## DATA SHOWN
Background: an optimization exercise with open tools, aiming at small area. Do not read the settings as production practice. Function was checked by simulation only, so behaviour that the tests miss may differ from the original. The flow treats the clock pin as an ideal source, which a real chip does not have. Power is estimated from default activity; no workload was simulated.

### flow/constraint.sdc
create_clock -name core_clock -period 5.0 [get_ports {clk}]
set_input_delay 1.0000 -clock core_clock [delete_from_list [all_inputs] [get_ports {clk}]]
set_output_delay 1.0000 -clock core_clock [all_outputs]
set_load 0.01 [all_outputs]
### flow/config.mk
export PLATFORM = sky130hd
export DESIGN_NAME = bdm_engine
export DESIGN_NICKNAME = bdm_engine
export VERILOG_FILES = /design/flow/design.v
export SDC_FILE = /design/flow/constraint.sdc
export NUM_CORES = 4
export LEC_CHECK = 0
export ABC_AREA = 1
export CAP_MARGIN = 20
export CORE_MARGIN = 2
export CORE_UTILIZATION = 40
export PLACE_DENSITY = 0.6
export SLEW_MARGIN = 20
Context: an optimization exercise on an open-source flow, tuned for small area, a short achievable clock period and few clock cycles. The choices shown serve that exercise and are no tape-out recipe.
At most, simulation tests tie the RTL to the original design; equivalence was not proved.
No activity file was given, so power comes from the tool's default toggle rates.

==> run F: inputs <==
Design g2p_poly, start of the top module:
module g2p_poly (
    input  wire        clk,
    input  wire        rst,         
    input  wire        cmd_valid,
    input  wire [31:0] cmd,
    input  wire [63:0] opa,
    input  wire [63:0] opb,
    output wire        cmd_ready,
    output reg         done,
    output reg  [3:0]  code,
    output reg         none,
    output reg  [63:0] res_lo,
    output reg  [63:0] res_hi
);
Settings: LEC_CHECK=0, CAP_MARGIN=20, CORE_MARGIN=2, CORE_UTILIZATION=40, SETUP_SLACK_MARGIN=3.0, SLEW_MARGIN=20; clock period 8.0 ns.
run.sh (not shown) runs the stock make flow with config.mk's settings and CLKGATE_MAP_FILE= SYNTH_SCRIPT=/design/flow/synth_recipe.tcl, a recipe that flattens the netlist after the stock synthesis.
==> inputs of run Z, as changes to run F <==
--- a/flow/design.v
+++ b/flow/design.v
@@ -423,40 +423,14 @@
         integer i;
         begin
             deg8 = 3'd0;
             for (i = 0; i < 8; i = i + 1)
                 if (b[i]) deg8 = i[2:0];
         end
     endfunction
-    function ult4;
-        input [3:0] x;
-        input [3:0] y;
-        integer i;
-        reg eq;
-        begin
-            ult4 = 1'b0;
-            eq   = 1'b1;
-            for (i = 3; i >= 0; i = i - 1) begin
-                ult4 = ult4 | (eq & ~x[i] & y[i]);
-                eq   = eq & ~(x[i] ^ y[i]);
-            end
-        end
-    endfunction
-    function [63:0] smear;
-        input [63:0] v;
-        integer i, k;
-        reg [63:0] t;
-        begin
-            t = v;
-            for (k = 1; k < 64; k = k * 2)
-                for (i = 0; i < 64; i = i + 1)
-                    if (i + k < 64) t[i] = t[i] | t[i+k];
-            smear = t;
-        end
-    endfunction
     function [70:0] clmul8;
         input [63:0] a;
         input [7:0]  c;
         integer i;
         begin
             clmul8 = 71'd0;
             for (i = 0; i < 8; i = i + 1)
@@ -477,16 +451,14 @@
     reg [63:0]  A;         
     reg [63:0]  B;         
     reg [3:0]   cnt;       
     reg [3:0]   bi;        
     reg [2:0]   tq;        
     reg [2:0]   jb;        
     reg [3:0]   cm;        
-    reg [2:0]   ta_r;      
-    reg [2:0]   za_r;      
     reg [6:0]   mu;        
     reg [14:0]  aw;        
     reg [7:0]   win;       
     reg [6:0]   pidx;
     reg [6:0]   plast;
     reg [7:0]   p1_f;
     reg         p1_v, p1_l;
@@ -501,40 +473,35 @@
     wire [3:0]  za     = lzb64(opa);
     wire [3:0]  zb     = lzb64(opb);
     wire        a_zero = za[3];
     wire        b_zero = zb[3];
     wire [2:0]  ta     = deg8(lead8(opa));
     wire [2:0]  tb     = deg8(lead8(opb));
     wire [5:0]  da_in  = {~za[2:0], ta};      
-    wire        swap   = ult4(zb, za);
+    wire        swap   = (za > zb);
     wire [3:0]  zm     = swap ? za : zb;
-    wire        rem_small = |(opb & ~smear(opa));
+    wire        rem_small = a_zero | (za > zb) | ((za == zb) & (ta < tb));
     wire        irr_big   = (opa[63:17] != 47'd0);
     wire        irr_le1   = (opa[63:2] == 62'd0);
     wire        irr_le3   = (opa[63:4] == 60'd0);
     wire        irr_odd   = ^opa[16:0];
     wire [6:0]  irr_lst   = irr_last(da_in[4:1]);
-    wire        irr_imm   = irr_le1 | ~opa[0] | ~irr_odd | irr_le3;
-    wire        res_we    = is_deg | is_add | is_mul | (is_rem & ~b_zero) |
-                            (is_irr & ~irr_big);
-    wire [11:0] ptab  = prem_tab(~ult4({1'b0, ta_r}, {1'b0, tq}), za_r, jb);
-    wire [3:0]  cmc   = ptab[7:4];
-    wire [63:0] lmask = cmc[3] ? {64{1'b1}} : ({64{1'b1}} >> {cmc[2:0], 3'b000});
+    wire [11:0] ptab  = prem_tab(ta >= tb, za[2:0], zb[2:0]);
+    wire [63:0] lmask = cm[3] ? {64{1'b1}} : ({64{1'b1}} >> {cm[2:0], 3'b000});
     wire        in_idle = (state == S_IDLE);
     wire        rdn     = (state == S_RDN);
     wire [63:0] rot = rolb(in_idle ? opb : (rdn ? res_lo : B),
-                           in_idle ? zb[2:0] : (rdn ? (3'd0 - jb) : (3'd0 - cmc[2:0])));
+                           in_idle ? zb[2:0] : (rdn ? (3'd0 - jb) : (3'd0 - cm[2:0])));
     wire [63:0] lo0   = rot & lmask;
     wire [21:0] awv   = A[62:41] >> tq;
     wire        remst = (state == S_REM);
     wire [14:0] qprod = clmul8({8'd0, 1'b1, mu[6:0]} , win);
     wire [7:0]  q     = qprod[14:7];
     wire [71:0] bx    = {8'd0, B};
-    wire [3:0]  bsel  = (state == S_RSET) ? ptab[3:0] : bi;
-    wire [15:0] b16   = bx[{bsel[2:0], 3'b000} +: 16];
+    wire [15:0] b16   = bx[{bi[2:0], 3'b000} +: 16];
     wire [7:0]  bbyte = bi[3] ? 8'd0 : b16[7:0];
     wire [15:0] w0v   = b16 >> tq;
     wire [7:0]  chunk = remst ? q : bbyte;
     wire [7:0]  sin   = remst ? bbyte : 8'd0;
     wire [70:0] prod  = clmul8(A, chunk);
     wire [127:0] acc_n = {res_hi[55:0], res_lo, sin} ^ {57'd0, prod};
     wire [14:0] f1v   = res_lo[54:40] >> tq;
@@ -569,68 +536,79 @@
             res_lo <= 64'd0;
             res_hi <= 64'd0;
         end else begin
             done <= 1'b0;
             case (state)
                 S_IDLE: begin
                     if (cmd_valid) begin
-                        A     <= is_rem ? rot : ((is_mul & swap) ? opb : opa);
-                        B     <= (is_mul & ~swap) ? opb : opa;
-                        jb    <= zb[2:0];
-                        tq    <= tb;
-                        ta_r  <= ta;
-                        za_r  <= za[2:0];
-                        cnt   <= {1'b0, ~zm[2:0]};
-                        bi    <= {1'b0, ~zm[2:0]};
-                        pidx  <= 7'd1;
-                        plast <= irr_lst;
-                        p1_f  <= irr_rom(7'd0);
-                        p1_v  <= 1'b1;
-                        p1_l  <= (irr_lst == 7'd0);
-                        p2_v  <= 1'b0;
-                        if (res_we) begin
-                            res_lo <= is_mul ? 64'd0 :
-                                      is_deg ? {58'd0, a_zero ? 6'd0 : da_in} :
-                                      is_add ? (opa ^ opb) :
-                                      is_irr ? {63'd0, irr_le1 ? opa[1] : (opa[0] & irr_odd)} :
-                                      opa;
+                        if (is_deg) begin
+                            done   <= 1'b1;
+                            code   <= C_OK;
+                            none   <= a_zero;
+                            res_lo <= {58'd0, a_zero ? 6'd0 : da_in};
+                            res_hi <= 64'd0;
+                        end else if (is_add) begin
+                            done   <= 1'b1;
+                            code   <= C_OK;
+                            none   <= 1'b0;
+                            res_lo <= opa ^ opb;
                             res_hi <= 64'd0;
-                        end
-                        if (is_deg | is_add) begin
-                            done <= 1'b1;
-                            code <= C_OK;
-                            none <= is_deg & a_zero;
                         end else if (is_mul) begin
+                            res_lo <= 64'd0;
+                            res_hi <= 64'd0;
+                            A      <= swap ? opb : opa;
+                            B      <= swap ? opa : opb;
+                            cnt    <= {1'b0, ~zm[2:0]};
+                            bi     <= {1'b0, ~zm[2:0]};
                             if (zm == 4'd8) begin
                                 done <= 1'b1;
                                 code <= C_OK;
                                 none <= 1'b0;
                             end else begin
                                 state <= S_MUL;
                             end
                         end else if (is_rem) begin
                             if (b_zero) begin
                                 done <= 1'b1;
                                 code <= C_CONTRACT;
                             end else if (rem_small) begin
-                                done <= 1'b1;
-                                code <= C_OK;
-                                none <= 1'b0;
+                                done   <= 1'b1;
+                                code   <= C_OK;
+                                none   <= 1'b0;
+                                res_lo <= opa;
+                                res_hi <= 64'd0;
                             end else begin
-                                state <= S_RSET;
+                                A      <= rot;
+                                B      <= opa;
+                                jb     <= zb[2:0];
+                                tq     <= tb;
+                                cnt    <= ptab[11:8];
+                                cm     <= ptab[7:4];
+                                bi     <= ptab[3:0];
+                                res_hi <= 64'd0;
+                                state  <= S_RSET;
                             end
                         end else if (is_irr) begin
                             if (irr_big) begin
                                 done <= 1'b1;
                                 code <= C_CONTRACT;
-                            end else if (irr_imm) begin
-                                done <= 1'b1;
-                                code <= C_OK;
-                                none <= 1'b0;
+                            end else if (irr_le1 | ~opa[0] | ~irr_odd | irr_le3) begin
+                                done   <= 1'b1;
+                                code   <= C_OK;
+                                none   <= 1'b0;
+                                res_lo <= {63'd0, irr_le1 ? opa[1] : (opa[0] & irr_odd)};
+                                res_hi <= 64'd0;
                             end else begin
+                                A     <= opa;
+                                pidx  <= 7'd1;
+                                plast <= irr_lst;
+                                p1_f  <= irr_rom(7'd0);
+                                p1_v  <= 1'b1;
+                                p1_l  <= (irr_lst == 7'd0);
+                                p2_v  <= 1'b0;
                                 state <= S_IRR;
                             end
                         end else begin
                             done <= 1'b1;
                             code <= C_ILLEGAL;
                         end
                     end
@@ -644,17 +622,15 @@
                         code  <= C_OK;
                         none  <= 1'b0;
                         state <= S_IDLE;
                     end
                 end
                 S_RSET: begin
                     res_lo <= lo0;
-                    cm     <= cmc;
-                    cnt    <= ptab[11:8];
-                    bi     <= cmc - 4'd1;
+                    bi     <= cm - 4'd1;
                     aw     <= awv[14:0];
                     mu     <= mu_tab(awv[14:8]);
                     win    <= w0v[7:0];
                     state  <= S_REM;
                 end
                 S_REM: begin
                     {res_hi, res_lo} <= acc_n;
- SETUP_SLACK_MARGIN: 3.0 -> not set
==> comparison table <==
item	run Z	run F
Outcome	timing/DRC/antenna clean	timing/DRC/antenna clean
Number of enable flip-flop cells after synthesis	217	219
Total chip power	4.65 mW	6.03 mW
Sequential cell fraction of total power	42.1%	35.4%
Detailed-router iteration count before antenna repair	6	8
Final Cell Area	0.0425 sq mm	0.0467 sq mm
Worst R2R Setup Slack	1850 ps	3030 ps
Vias/cell	6.12	6.34
Clock edge transition at the registers on the reported setup and hold paths	70 ps	60 ps
Area after detailed placement	0.0409 sq mm	0.0421 sq mm
Share of the synthesized area in compound gates (AO/OA/AOI/OAI)	18.3%	21.0%
Critical Path Source	opb[48]	opa[30]
Detailed-route via count	37400	41100
Global-route usage over all layers	34.1%	37.5%
Clock latency of the later-clocked register in the worst-skew pair	610 ps	640 ps
Final Cycle Share	89.3%	63.5%
Worst-case reg-to-reg path depth	15	14
Power of the clock network	2.14 mW	2.18 mW
Pwr per Cell Area	110 mW/mm^2	129 mW/mm^2
Fraction of standard cell area in multi-input logic	60.2%	60.4%
Multiplexer share of the synthesized area	10.0%	10.0%
Inverters	67	88
Number of multi-input logic gates	3972	4119
Switching fraction of total power	27.1%	33.9%
Worst-path maximum fanout	23	9
Testbench counts of run F, summed over its fixed seeds: cycles 16,292.
No functional check of the RTL was part of run Z.

-- re-timing with driven ports --
How much do the figures lean on ideal ports? The routed layouts below were timed once more, with nothing changed but the port constraints.
Step 1 sets driving cells, clkbuf_16 on the clock port and buf_2 on the other inputs (assumed; they add their load-dependent delay and slew).
Step 2 moves the port delays by t, midway between the first and last clock arrival at a register: inputs arrive t later, outputs are due t later. That takes back most of the time a late clock gives input paths.
a / b / c = ideal ports / drivers / drivers and shift; a / b = the first two.
| run | t, ns | setup WS [ns] | worst hold slack (ns) |
|---|---|---|---|
| run F | 0.676 | 2.920 / 2.960 / 2.284 | 0.468 / 0.468 / 0.468 |
| run Z | 0.663 | 0.858 / 0.901 / 0.238 | 0.446 / 0.446 / 0.446 |
After both steps setup and hold are still met in every run listed. The setup slack of run F, which loses most, moves by +0.040 ns with the drivers and by -0.636 ns with both steps.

## EXERCISE DETAILS
Each line in the entries above that includes the word "antenna" counts once; state the total and nothing else.

## YOUR SOLUTION
2